Crawler

The crawler travels through your site, refreshing pages that have expired in the cache. This makes it less likely that your visitors will encounter uncached pages.

The crawler must be enabled at the server-level or the virtual host level by a site admin. Please see: Enabling the Crawler at the Server or Virtual Host Level

Learn more about crawling on our blog.

Summary Tab

!LSCWP Crawler Section Summary Tab

Crawler Cron

See the progress of the various crawlers enabled for your site. You can monitor the progress of each crawler via the color-coded rectangles in the Status column.

Note

Crawlers cannot run concurrently. If you have multiple crawlers defined, they will run one at a time.

Use the Reset Position button to start the crawler at the beginning again.

Use the Manually run button to start the crawler without waiting for the cron job.

Watch Crawler Status

If you've opted to watch the crawler status, your screen will look something like the image below. The messages in the status window will vary from site to site.

!

Here is an explanation of some of the terms:

  • Size: The number of URLs in the sitemap. This example has 181.
  • Crawler: Indicates which crawler number you are watching. It's number 1 in this example. There could be multiple crawlers working, depending on your settings.
  • Position: The URL number currently being fetched from the sitemap list.
  • Threads: Indicates the number of threads currently being used to fetch URLs. There may be multiple threads fetching. It is smart and will adjust based on your load settings.
  • Status: Indicates the current crawler status. In this example, Stopped due to reset meta position means that the site purged or the sitemap changed while it was crawling, and as such, the crawler will restart from the top.

Map Tab

!LSCWP Crawler Section Map Tab

Sitemap List

This page displays the URIs currently in the crawler map. If you don't see any listed, try pressing the Refresh Crawler Map button.

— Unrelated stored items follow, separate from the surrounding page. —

--- src/rtl/centroid_marker_overlay_pkg.sv ---
// -----------------------------------------------------------------------------
// centroid_marker_overlay_pkg
//   Shared definitions for the centroid marker overlay:
//   - coordinate, colour and radius widths
//   - arithmetic widths for the squared-distance datapath
//   - marker mode codes
//   - per-frame marker configuration record
//   - radius clamp helper
// -----------------------------------------------------------------------------
package centroid_marker_overlay_pkg;

    localparam int unsigned COORD_W  = 12;
    localparam int unsigned RGB_W    = 24;
    localparam int unsigned RAD_W    = 6;
    localparam int unsigned PIPE_LAT = 3;

    // Signed axis difference is COORD_W+1 bits, its square twice that,
    // and the sum of two squares needs one more bit.
    localparam int unsigned DIFF_W = COORD_W + 1;
    localparam int unsigned SQ_W   = 2 * DIFF_W;
    localparam int unsigned D2_W   = SQ_W + 1;
    localparam int unsigned R2_W   = 2 * RAD_W;

    typedef enum logic [1:0] {
        MODE_OFF        = 2'd0,
        MODE_DISC       = 2'd1,
        MODE_RING       = 2'd2,
        MODE_DISC_CROSS = 2'd3
    } mode_e;

    // Marker settings frozen at the start of a frame.
    typedef struct packed {
        logic             valid;
        mode_e            mode;
        logic [RAD_W-1:0] r;
    } marker_cfg_t;

    function automatic logic [RAD_W-1:0] clamp_radius(
        input logic [RAD_W-1:0] r,
        input logic [RAD_W-1:0] max_r
    );
        return (r > max_r) ? max_r : r;
    endfunction

endpackage

--- src/rtl/centroid_marker_overlay_if.sv ---
// -----------------------------------------------------------------------------
// centroid_marker_overlay_if
//   Video stream + centroid control bundle for the marker overlay.
//   master: video source / controller (drives stream in and marker settings,
//           observes the overlaid stream)
//   slave : the overlay stage
//   Signals: de, hsync, vsync, pixel_in, x, y, c_valid, radius, mode, color
//            (to overlay); pixel_out, de_out, hsync_out, vsync_out (from it).
// -----------------------------------------------------------------------------
interface centroid_marker_overlay_if;
    import centroid_marker_overlay_pkg::*;

    logic               de;
    logic               hsync;
    logic               vsync;
    logic [RGB_W-1:0]   pixel_in;
    logic [COORD_W-1:0] x;
    logic [COORD_W-1:0] y;
    logic               c_valid;
    logic [RAD_W-1:0]   radius;
    logic [1:0]         mode;
    logic [RGB_W-1:0]   color;

    logic [RGB_W-1:0]   pixel_out;
    logic               de_out;
    logic               hsync_out;
    logic               vsync_out;

    modport master (
        output de, hsync, vsync, pixel_in, x, y, c_valid, radius, mode, color,
        input  pixel_out, de_out, hsync_out, vsync_out
    );

    modport slave (
        input  de, hsync, vsync, pixel_in, x, y, c_valid, radius, mode, color,
        output pixel_out, de_out, hsync_out, vsync_out
    );

endinterface

--- src/rtl/centroid_marker_overlay_dist2_unit.sv ---
// -----------------------------------------------------------------------------
// dist2_unit
//   One axis of the squared-distance datapath, two register stages.
//   Stage 1: d_o  = pos_i - c_i   (signed, COORD_W+1 bits)
//   Stage 2: sq_o = d_o * d_o     (unsigned, 2*(COORD_W+1) bits)
//   Ports: clk, rst (async, active high), pos_i, c_i, d_o, sq_o.
// -----------------------------------------------------------------------------
module dist2_unit
    import centroid_marker_overlay_pkg::*;
(
    input  logic                      clk,
    input  logic                      rst,
    input  logic [COORD_W-1:0]        pos_i,
    input  logic [COORD_W-1:0]        c_i,
    output logic signed [DIFF_W-1:0]  d_o,
    output logic [SQ_W-1:0]           sq_o
);

    logic signed [DIFF_W-1:0] d_d, d_q;
    logic signed [SQ_W-1:0]   d_ext;
    logic [SQ_W-1:0]          sq_d, sq_q;

    assign d_d   = $signed({1'b0, pos_i}) - $signed({1'b0, c_i});
    // Sign-extend before multiplying so the full square is kept.
    assign d_ext = SQ_W'(d_q);
    assign sq_d  = $unsigned(d_ext * d_ext);

    always_ff @(posedge clk or posedge rst) begin
        if (rst) begin
            d_q  <= '0;
            sq_q <= '0;
        end else begin
            d_q  <= d_d;
            sq_q <= sq_d;
        end
    end

    assign d_o  = d_q;
    assign sq_o = sq_q;

endmodule

--- src/rtl/centroid_marker_overlay.sv ---
// -----------------------------------------------------------------------------
// centroid_marker_overlay
//   Draws a disc, ring or disc+crosshair marker centred on the detected
//   centroid over an RGB stream. Marker settings are frozen on each vsync
//   rising edge. Pixel data and syncs leave exactly PIPE_LAT (3) clocks later.
//   Ports: clk, rst (async, active high), vid (slave side of the
//   centroid_marker_overlay_if bundle).
// -----------------------------------------------------------------------------
module centroid_marker_overlay
    import centroid_marker_overlay_pkg::*;
#(
    parameter int unsigned IMG_W      = 64,
    parameter int unsigned IMG_H      = 64,
    parameter int unsigned MAX_RADIUS = 31,
    parameter int unsigned RING_W     = 2
) (
    input  logic                     clk,
    input  logic                     rst,
    centroid_marker_overlay_if.slave vid
);

    localparam logic [COORD_W-1:0] X_MAX = COORD_W'(IMG_W - 1);
    localparam logic [COORD_W-1:0] Y_MAX = COORD_W'(IMG_H - 1);
    localparam logic [RAD_W-1:0]   R_MAX = RAD_W'(MAX_RADIUS);
    localparam logic [RAD_W-1:0]   RING  = RAD_W'(RING_W);

    // ---------------- edge detect and position counters ----------------
    logic de_prev_q, vs_prev_q;
    logic vs_rise, de_fall;
    logic [COORD_W-1:0] pos_x_q, pos_x_d, pos_y_q, pos_y_d;
    logic [COORD_W-1:0] cur_x, cur_y;

    assign vs_rise = vid.vsync & ~vs_prev_q;
    assign de_fall = de_prev_q & ~vid.de;

    // A pixel arriving with the vsync rise is (0,0) of the new frame, so the
    // counter reset is applied combinationally to the current position too.
    always_comb begin
        cur_x   = vs_rise ? '0 : pos_x_q;
        cur_y   = vs_rise ? '0 : pos_y_q;
        pos_x_d = pos_x_q;
        pos_y_d = pos_y_q;
        if (vs_rise) begin
            pos_x_d = vid.de ? COORD_W'(1) : '0;
            pos_y_d = '0;
        end else if (vid.de) begin
            pos_x_d = (pos_x_q == X_MAX) ? X_MAX : pos_x_q + 1'b1;
        end else if (de_fall) begin
            pos_x_d = '0;
            pos_y_d = (pos_y_q == Y_MAX) ? Y_MAX : pos_y_q + 1'b1;
        end
    end

    // ---------------- per-frame shadow registers ----------------
    logic [COORD_W-1:0] cx_q, cy_q, cx_eff, cy_eff;
    marker_cfg_t        cfg_q, cfg_eff;

    // The new frame's settings already apply to a pixel coincident with vsync rise.
    always_comb begin
        cx_eff        = cx_q;
        cy_eff        = cy_q;
        cfg_eff       = cfg_q;
        if (vs_rise) begin
            cx_eff        = vid.x;
            cy_eff        = vid.y;
            cfg_eff.valid = vid.c_valid;
            cfg_eff.mode  = mode_e'(vid.mode);
            cfg_eff.r     = clamp_radius(vid.radius, R_MAX);
        end
    end

    always_ff @(posedge clk or posedge rst) begin
        if (rst) begin
            de_prev_q <= 1'b0;
            vs_prev_q <= 1'b0;
            pos_x_q   <= '0;
            pos_y_q   <= '0;
            cx_q      <= '0;
            cy_q      <= '0;
            cfg_q     <= '0;
        end else begin
            de_prev_q <= vid.de;
            vs_prev_q <= vid.vsync;
            pos_x_q   <= pos_x_d;
            pos_y_q   <= pos_y_d;
            cx_q      <= cx_eff;
            cy_q      <= cy_eff;
            cfg_q     <= cfg_eff;
        end
    end

    // ---------------- S1/S2: distance per axis ----------------
    logic signed [DIFF_W-1:0] dx_s1, dy_s1;
    logic [SQ_W-1:0]          sqx_s2, sqy_s2;

    dist2_unit u_dist_x (
        .clk   (clk),
        .rst   (rst),
        .pos_i (cur_x),
        .c_i   (cx_eff),
        .d_o   (dx_s1),
        .sq_o  (sqx_s2)
    );

    dist2_unit u_dist_y (
        .clk   (clk),
        .rst   (rst),
        .pos_i (cur_y),
        .c_i   (cy_eff),
        .d_o   (dy_s1),
        .sq_o  (sqy_s2)
    );

    // Stream and settings travel alongside the distance datapath so that
    // each pixel is judged with the settings in force when it arrived.
    logic [RGB_W-1:0] pix_s1_q, pix_s2_q, col_s1_q, col_s2_q;
    logic [2:0]       sync_s1_q, sync_s2_q;   // {de, hsync, vsync}
    marker_cfg_t      cfg_s1_q, cfg_s2_q;
    logic             eqx_s2_q, eqy_s2_q;

    always_ff @(posedge clk or posedge rst) begin
        if (rst) begin
            pix_s1_q  <= '0;
            pix_s2_q  <= '0;
            col_s1_q  <= '0;
            col_s2_q  <= '0;
            sync_s1_q <= '0;
            sync_s2_q <= '0;
            cfg_s1_q  <= '0;
            cfg_s2_q  <= '0;
            eqx_s2_q  <= 1'b0;
            eqy_s2_q  <= 1'b0;
        end else begin
            pix_s1_q  <= vid.pixel_in;
            col_s1_q  <= vid.color;
            sync_s1_q <= {vid.de, vid.hsync, vid.vsync};
            cfg_s1_q  <= cfg_eff;
            pix_s2_q  <= pix_s1_q;
            col_s2_q  <= col_s1_q;
            sync_s2_q <= sync_s1_q;
            cfg_s2_q  <= cfg_s1_q;
            eqx_s2_q  <= (dx_s1 == '0);
            eqy_s2_q  <= (dy_s1 == '0);
        end
    end

    // ---------------- S3: hit test and output mux ----------------
    logic [D2_W-1:0]  d2;
    logic [R2_W-1:0]  r2, ri2;
    logic [RAD_W-1:0] ri;
    logic             in_disc, outside_inner, hit;
    logic [RGB_W-1:0] pix_out_d, pix_out_q;
    logic [2:0]       sync_out_q;

    always_comb begin
        d2            = D2_W'(sqx_s2) + D2_W'(sqy_s2);
        r2            = R2_W'(cfg_s2_q.r) * R2_W'(cfg_s2_q.r);
        ri            = (cfg_s2_q.r > RING) ? cfg_s2_q.r - RING : '0;
        ri2           = R2_W'(ri) * R2_W'(ri);
        in_disc       = (d2 <= D2_W'(r2));
        outside_inner = (d2 >= D2_W'(ri2));
        hit           = 1'b0;
        if (cfg_s2_q.valid) begin
            unique case (cfg_s2_q.mode)
                MODE_DISC:       hit = in_disc;
                MODE_RING:       hit = in_disc & outside_inner;
                MODE_DISC_CROSS: hit = in_disc | eqx_s2_q | eqy_s2_q;
                default:         hit = 1'b0;
            endcase
        end
        pix_out_d = (hit & sync_s2_q[2]) ? col_s2_q : pix_s2_q;
    end

    always_ff @(posedge clk or posedge rst) begin
        if (rst) begin
            pix_out_q  <= '0;
            sync_out_q <= '0;
        end else begin
            pix_out_q  <= pix_out_d;
            sync_out_q <= sync_s2_q;
        end
    end

    assign vid.pixel_out = pix_out_q;
    assign vid.de_out    = sync_out_q[2];
    assign vid.hsync_out = sync_out_q[1];
    assign vid.vsync_out = sync_out_q[0];

endmodule

--- src/flat_wrapper.sv ---
// flat-port wrapper written by rule: the top's interface ports become plain ports
module centroid_marker_overlay_flat import centroid_marker_overlay_pkg::*;
#(
    parameter int unsigned IMG_W      = 64,
    parameter int unsigned IMG_H      = 64,
    parameter int unsigned MAX_RADIUS = 31,
    parameter int unsigned RING_W     = 2
)
  (clk, rst, vid_de, vid_hsync, vid_vsync, vid_pixel_in, vid_x, vid_y, vid_c_valid, vid_radius, vid_mode, vid_color, vid_pixel_out, vid_de_out, vid_hsync_out, vid_vsync_out);
  centroid_marker_overlay_if vid_i ();
  input  logic clk;
  input  logic rst;
  input wire logic [$bits(vid_i.de)-1:0] vid_de;
  input wire logic [$bits(vid_i.hsync)-1:0] vid_hsync;
  input wire logic [$bits(vid_i.vsync)-1:0] vid_vsync;
  input wire logic [$bits(vid_i.pixel_in)-1:0] vid_pixel_in;
  input wire logic [$bits(vid_i.x)-1:0] vid_x;
  input wire logic [$bits(vid_i.y)-1:0] vid_y;
  input wire logic [$bits(vid_i.c_valid)-1:0] vid_c_valid;
  input wire logic [$bits(vid_i.radius)-1:0] vid_radius;
  input wire logic [$bits(vid_i.mode)-1:0] vid_mode;
  input wire logic [$bits(vid_i.color)-1:0] vid_color;
  output wire logic [$bits(vid_i.pixel_out)-1:0] vid_pixel_out;
  output wire logic [$bits(vid_i.de_out)-1:0] vid_de_out;
  output wire logic [$bits(vid_i.hsync_out)-1:0] vid_hsync_out;
  output wire logic [$bits(vid_i.vsync_out)-1:0] vid_vsync_out;
  assign vid_i.de = vid_de;
  assign vid_i.hsync = vid_hsync;
  assign vid_i.vsync = vid_vsync;
  assign vid_i.pixel_in = vid_pixel_in;
  assign vid_i.x = vid_x;
  assign vid_i.y = vid_y;
  assign vid_i.c_valid = vid_c_valid;
  assign vid_i.radius = vid_radius;
  assign vid_i.mode = vid_mode;
  assign vid_i.color = vid_color;
  assign vid_pixel_out = vid_i.pixel_out;
  assign vid_de_out = vid_i.de_out;
  assign vid_hsync_out = vid_i.hsync_out;
  assign vid_vsync_out = vid_i.vsync_out;
  centroid_marker_overlay #(.IMG_W(IMG_W), .IMG_H(IMG_H), .MAX_RADIUS(MAX_RADIUS), .RING_W(RING_W)) u_core (.clk(clk), .rst(rst), .vid(vid_i));
endmodule
--- config.mk ---
export PLATFORM = sky130hd
export DESIGN_NAME = centroid_marker_overlay_flat
export DESIGN_NICKNAME = d
export VERILOG_FILES = /design/src/rtl/centroid_marker_overlay_pkg.sv /design/src/rtl/centroid_marker_overlay_if.sv /design/src/rtl/centroid_marker_overlay_dist2_unit.sv /design/src/rtl/centroid_marker_overlay.sv /design/src/flat_wrapper.sv
export SDC_FILE = /design/constraint.sdc
export NUM_CORES = 1
export LEC_CHECK = 0
export ABC_CLOCK_PERIOD_IN_PS = 9900
export CAP_MARGIN = 25
export CORE_MARGIN = 8
export CORE_UTILIZATION = 45
export DETAILED_ROUTE_END_ITERATION = 8
export MAX_ROUTING_LAYER = met4
export PLACE_DENSITY = 0.7
export SYNTH_ARGS = -nofsm -noshare
export SYNTH_HDL_FRONTEND = slang
export SYNTH_HIERARCHICAL = 1
export SYNTH_SLANG_ARGS = --single-unit
--- constraint.sdc ---
create_clock -name clk -period 9.9 [get_ports clk]
set_input_delay 1.485 -clock clk [delete_from_list [all_inputs] [get_ports clk]]
set_output_delay 1.485 -clock clk [all_outputs]
set_load 0.05 [all_outputs]
-- Word level (Yosys, flattened, before mapping)
Index checks and enable logic that the tools add are counted.
- $add $sub $neg: 6
- $mul: 4
- div/mod/pow operators: 0
- magnitude comparators: 4
- equality and inequality tests: 6
- shift-type cells: 0
- multiplexer cells: 18
- bitwise operators: 8
- reduce and logical (&&, ||, !) cells: 5
- operators with widths (kind ; count):
    $mux W12 ; 12
    $mul A13 B13 Y26 ; 2
    $add A26 B26 Y27 ; 1
    $ge A27 B12 Y1 ; 1
    $le A27 B12 Y1 ; 1
    $logic_not A13 Y1 ; 2
    $sub A12 B12 Y13 ; 2
    $add A12 B1 Y12 const B ; 2
    $eq A12 B6 Y1 const B ; 2
    $mul A6 B6 Y12 ; 2
    $mux W24 ; 1
    $mux W6 ; 2
    $gt A6 B2 Y1 const B ; 1
    $gt A6 B5 Y1 const B ; 1
    $sub A6 B2 Y6 const B ; 1
    $and A1 B1 Y1 ; 4
    $eq A2 B2 Y1 const B ; 2
    $pmux W1 S3 ; 1
    $reduce_bool A3 Y1 ; 1
    $eq A2 B1 Y1 const B ; 1
    $mux W1 ; 2
    $ne A2 B1 Y1 const B ; 1
    $not A1 Y1 ; 2
    $or A1 B1 Y1 ; 2
    other kinds (2) ; 2
- bits in registers: 277
- bits in latches: 0
- bits in writable memories: 0
- bits in read-only memories: 0
- input bits: 86
- output and inout bits: 27
- logic and storage cells: 77
- memories: 0

-- Longest topological paths before layout
Gate-level depths: netlist of the first run.
- word-level depth: 9
- mapped depth: 28
- gate-level depth less buffers: 26

-- Hierarchy
Netlist of the first run, hierarchy kept.
- modules (own cells, without submodules) (module ; times used ; cells each ; area each (um^2)):
    centroid_marker_overlay ; 1 ; 979 ; 10228.6
    dist2_unit (u_core.u_dist_x) ; 1 ; 768 ; 7435.9
    dist2_unit (u_core.u_dist_y) ; 1 ; 763 ; 7358.3

-- Least setup slack after synthesis of the first run
Ideal clock, no wire load.
- path type: register to register
- from: register u_core/cfg_s2_q[3] (netlist name)
- to: register u_core.pix_out_q[10], in the netlist u_core/vid.pixel_out[10]
- data arrival time: 5996 ps
- data required time: 9775 ps
- slack: 3779 ps
- cell stages (with the launch flop): 27
- buffers on the path: 3
- clock period less this slack: 6121 ps
- cells stage by stage: dfrtp_1 clkbuf_1 nor2_1 nand2_1 nor3_1 clkbuf_1 nor3_1 fa_1 inv_1 fa_1 inv_1 fa_1 ha_1 a31oi_1 o21bai_1 a21o_1 a21o_1 a21oi_1 xor2_1 ha_1 a211oi_1 o21ai_0 a31oi_1 a21oi_1 o211ai_4 buf_6 mux2_4
- cells in the longest elaborated chain, start to end: 9
- elaborated cells on any way between the ends: 14
- classes of those cells: add/sub (1); mul (2); order compare (3); mux (4); bitwise (4)
- RTL lines (element ; RTL line ; source):
    start, declared ; centroid_marker_overlay.sv:118 ; marker_cfg_t cfg_s1_q, cfg_s2_q;
    start signal, assigned ; centroid_marker_overlay.sv:141 ; cfg_s2_q <= cfg_s1_q;
    $sub A6 B2 Y6 / $gt A6 B2 Y1 (equally long branches) ; centroid_marker_overlay.sv:158 ; ri = (cfg_s2_q.r > RING) ? cfg_s2_q.r - RING : '0;
    $mux W6 ; centroid_marker_overlay.sv:158 ;
    $mul A6 B6 Y12 ; centroid_marker_overlay.sv:159 ; ri2 = R2_W'(ri) * R2_W'(ri);
    $ge A27 B12 Y1 ; centroid_marker_overlay.sv:161 ; outside_inner = (d2 >= D2_W'(ri2));
    $and A1 B1 Y1 ; centroid_marker_overlay.sv:166 ; MODE_RING: hit = in_disc & outside_inner;
    $pmux W1 S3 * ; centroid_marker_overlay.sv:164 ; unique case (cfg_s2_q.mode)
    $mux W1 * ; centroid_marker_overlay.sv:163 ; if (cfg_s2_q.valid) begin
    $and A1 B1 Y1 * ; centroid_marker_overlay.sv:171 ; pix_out_d = (hit & sync_s2_q[2]) ? col_s2_q : pix_s2_q;
    $mux W24 * ; centroid_marker_overlay.sv:171 ;
    named net u_core.pix_out_d[10] ; centroid_marker_overlay.sv:152 ; logic [RGB_W-1:0] pix_out_d, pix_out_q;
    end signal, assigned ; centroid_marker_overlay.sv:179 ; pix_out_q <= pix_out_d;
    end, declared ; centroid_marker_overlay.sv:152 ;
Mark *: on every way through the listed nets, which the timed path passes. The rest lies on a longest branch.
A chain may end at the register's enable or synchronous reset.

-- Final worst setup path of the first run
- from: register u_core/cfg_s2_q[1] (netlist name)
- to: register u_core.pix_out_q[1], in the netlist u_core/vid.pixel_out[1]
The elaborated chain is that of the path after synthesis.

==> reports/results.txt, run 1 <==
Area of the die: 63400 sq um
Post-synth EDFFs: 0
Startpoint types: flop
Post-Syn Nets: 3146
TritonCTS clock tree: done
Max Cap Viol: 0
Critical Path AT: 7.32 ns
Yosys warning total: 6
Synth cell types: 80
Setup-failing EPs final: 0
WL/cell: 15.9 microns
Final #Nets: 3227
Most common cell after layout, fill and taps aside: inv_1
Pre-CTS WS: 3.08 ns
Crit Path Category: flop to flop
Initial antenna violation count: 3
Final Hold Viols: 0
Achievable frequency: 0.145 GHz
Final ANT Viol Nets: 0
First-pass GRT wire length: 91200 microns
Slowest stage cell, crit path: dfrtp_1
Area occupied by multi-input gates: 16100 sq um
Register area: 6830 sq um
DP HPWL: 42300 microns
Gr usage total: 17.7%
Ys async rst share: 100%
Yosys top cell area share: 27.3%
Area grow syn2layout: 11.0%
Mapped Area: 25000 sq um
Hold buffers post-CTS: 0
Gr ovfl total: 0
Syn_area_per_cell: 9.97 sq um
DR pass1 iterations: 5
Die X: 252 microns
Clock sink count: 273
Total negative slack: 0 ns
Yosys reg bits: 273
Final worst slack: 2.99 ns
Port Buffer Count: 112
GPL Wtd Cong: 0.922
Final wirelength: 53400 microns
DRC: 0
Most frequent cells in the layout: inv_1 (466), fa_1 (303), dfrtp_1 (273)
Max_slew headroom: 34.3%
Worst slew pin tran: 0.976 ns
Die span in y: 252 microns
Via/cell ratio: 5.17
Core Region: 55100 sq um
Cell count after synthesis: 2510
CTS resizes: 0
Setup Skew: 0.00875 ns
Largest net degree at the start of global routing: 122
CP max stage delay: 0.61 ns
FP Rows: 86
Hold WC Path Type: flop to flop
Top-Level Pins: 113
CTS Buf Count: 27
Synth top area cells: dfrtp_1 (27%), fa_1 (24%), ha_1 (12%)
Clock Tree Root: clkbuf_16
Post-CTS Setup Repair Bufs: 0
Share of cells above drive strength 1: 4.03%
Post-synth top area cell: dfrtp_1
Crit. End Element: flop
Final Util: 50.4%
Initial DRC Count: 732
Initial Utilization: 45.4%
Worst path required time: 10.31 ns
H-tree depth: 1
Via count: 17342
CP max FO: 24
Fill count: 5002
Clk Latency, worst-skew pair: 0.54 ns
Outcome: complete, no violations
Clk slew on worst S/H paths: 0.06 ns
Final period utilization: 69.8%
Tmin final: 6.91 ns
Main synth FF type: dfrtp_1
RSZ-0062 raised after global routing: false
Post-synthesis sequential area ratio: 27.3%
Max clock buf depth: 3
Slew Limit Fails: 0
Vias in the first global route: 19017
[final timing paths]
| path | from | slack, ns | cells past startpoint | end |
|---|---|---|---|---|
| hold / removal | u_core/pix_s1_q[17]$_DFF_PP0_ | 0.34 | 0 | u_core/pix_s2_q[17]$_DFF_PP0_ |
| min in group asynchronous | rst | 1.59 | 3 | u_core/u_dist_y/sq_o[23]$_DFF_PP0_ |
| setup reg to reg | u_core/cfg_s2_q[1]$_DFF_PP0_ | 2.99 | 25 | u_core/vid.pixel_out[1]$_DFF_PP0_ |
| setup / recovery | u_core/cfg_s2_q[1]$_DFF_PP0_ | 2.99 | 25 | u_core/vid.pixel_out[1]$_DFF_PP0_ |
| max in group asynchronous | rst | 6.89 | 3 | u_core/sync_out_q[1]$_DFF_PP0_ |
| hold reg to reg | u_core/pix_s1_q[17]$_DFF_PP0_ | 0.34 | 0 | u_core/pix_s2_q[17]$_DFF_PP0_ |
[sequential cells by signal, summed over array words and instances (netlist names), 9 cells and up]
name	count
u_core/cx_q	12
u_core/cfg_s2_q	9
u_core/u_dist_x/d_o	13
u_core/cy_q	12
u_core/pos_x_q	12
u_core/u_dist_x/sq_o	25
u_core/u_dist_y/sq_o	25
u_core/pix_s2_q	24
u_core/vid.pixel_out	24
u_core/cfg_s1_q	9
u_core/u_dist_y/d_o	13
u_core/col_s2_q	24
u_core/pix_s1_q	24
u_core/col_s1_q	24
u_core/pos_y_q	12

!LSCWP Crawler Section Map Tab

From here you can manually add URIs to the blacklist via the button next to each entry.

The Crawler Status column uses colored dots to give you the status of each URI. See below the table for the key.

To start from scratch with the crawler map, press the Clean Crawler Map button.

Blacklist Tab

!LSCWP Crawler Section Blacklist Tab

Blacklist

This page displays the URIs currently in the blacklist.

From here you can manually remove URIs from the blacklist via the button next to each entry.

The Status column uses colored dots to give you the status of each URI. See below the table for the key.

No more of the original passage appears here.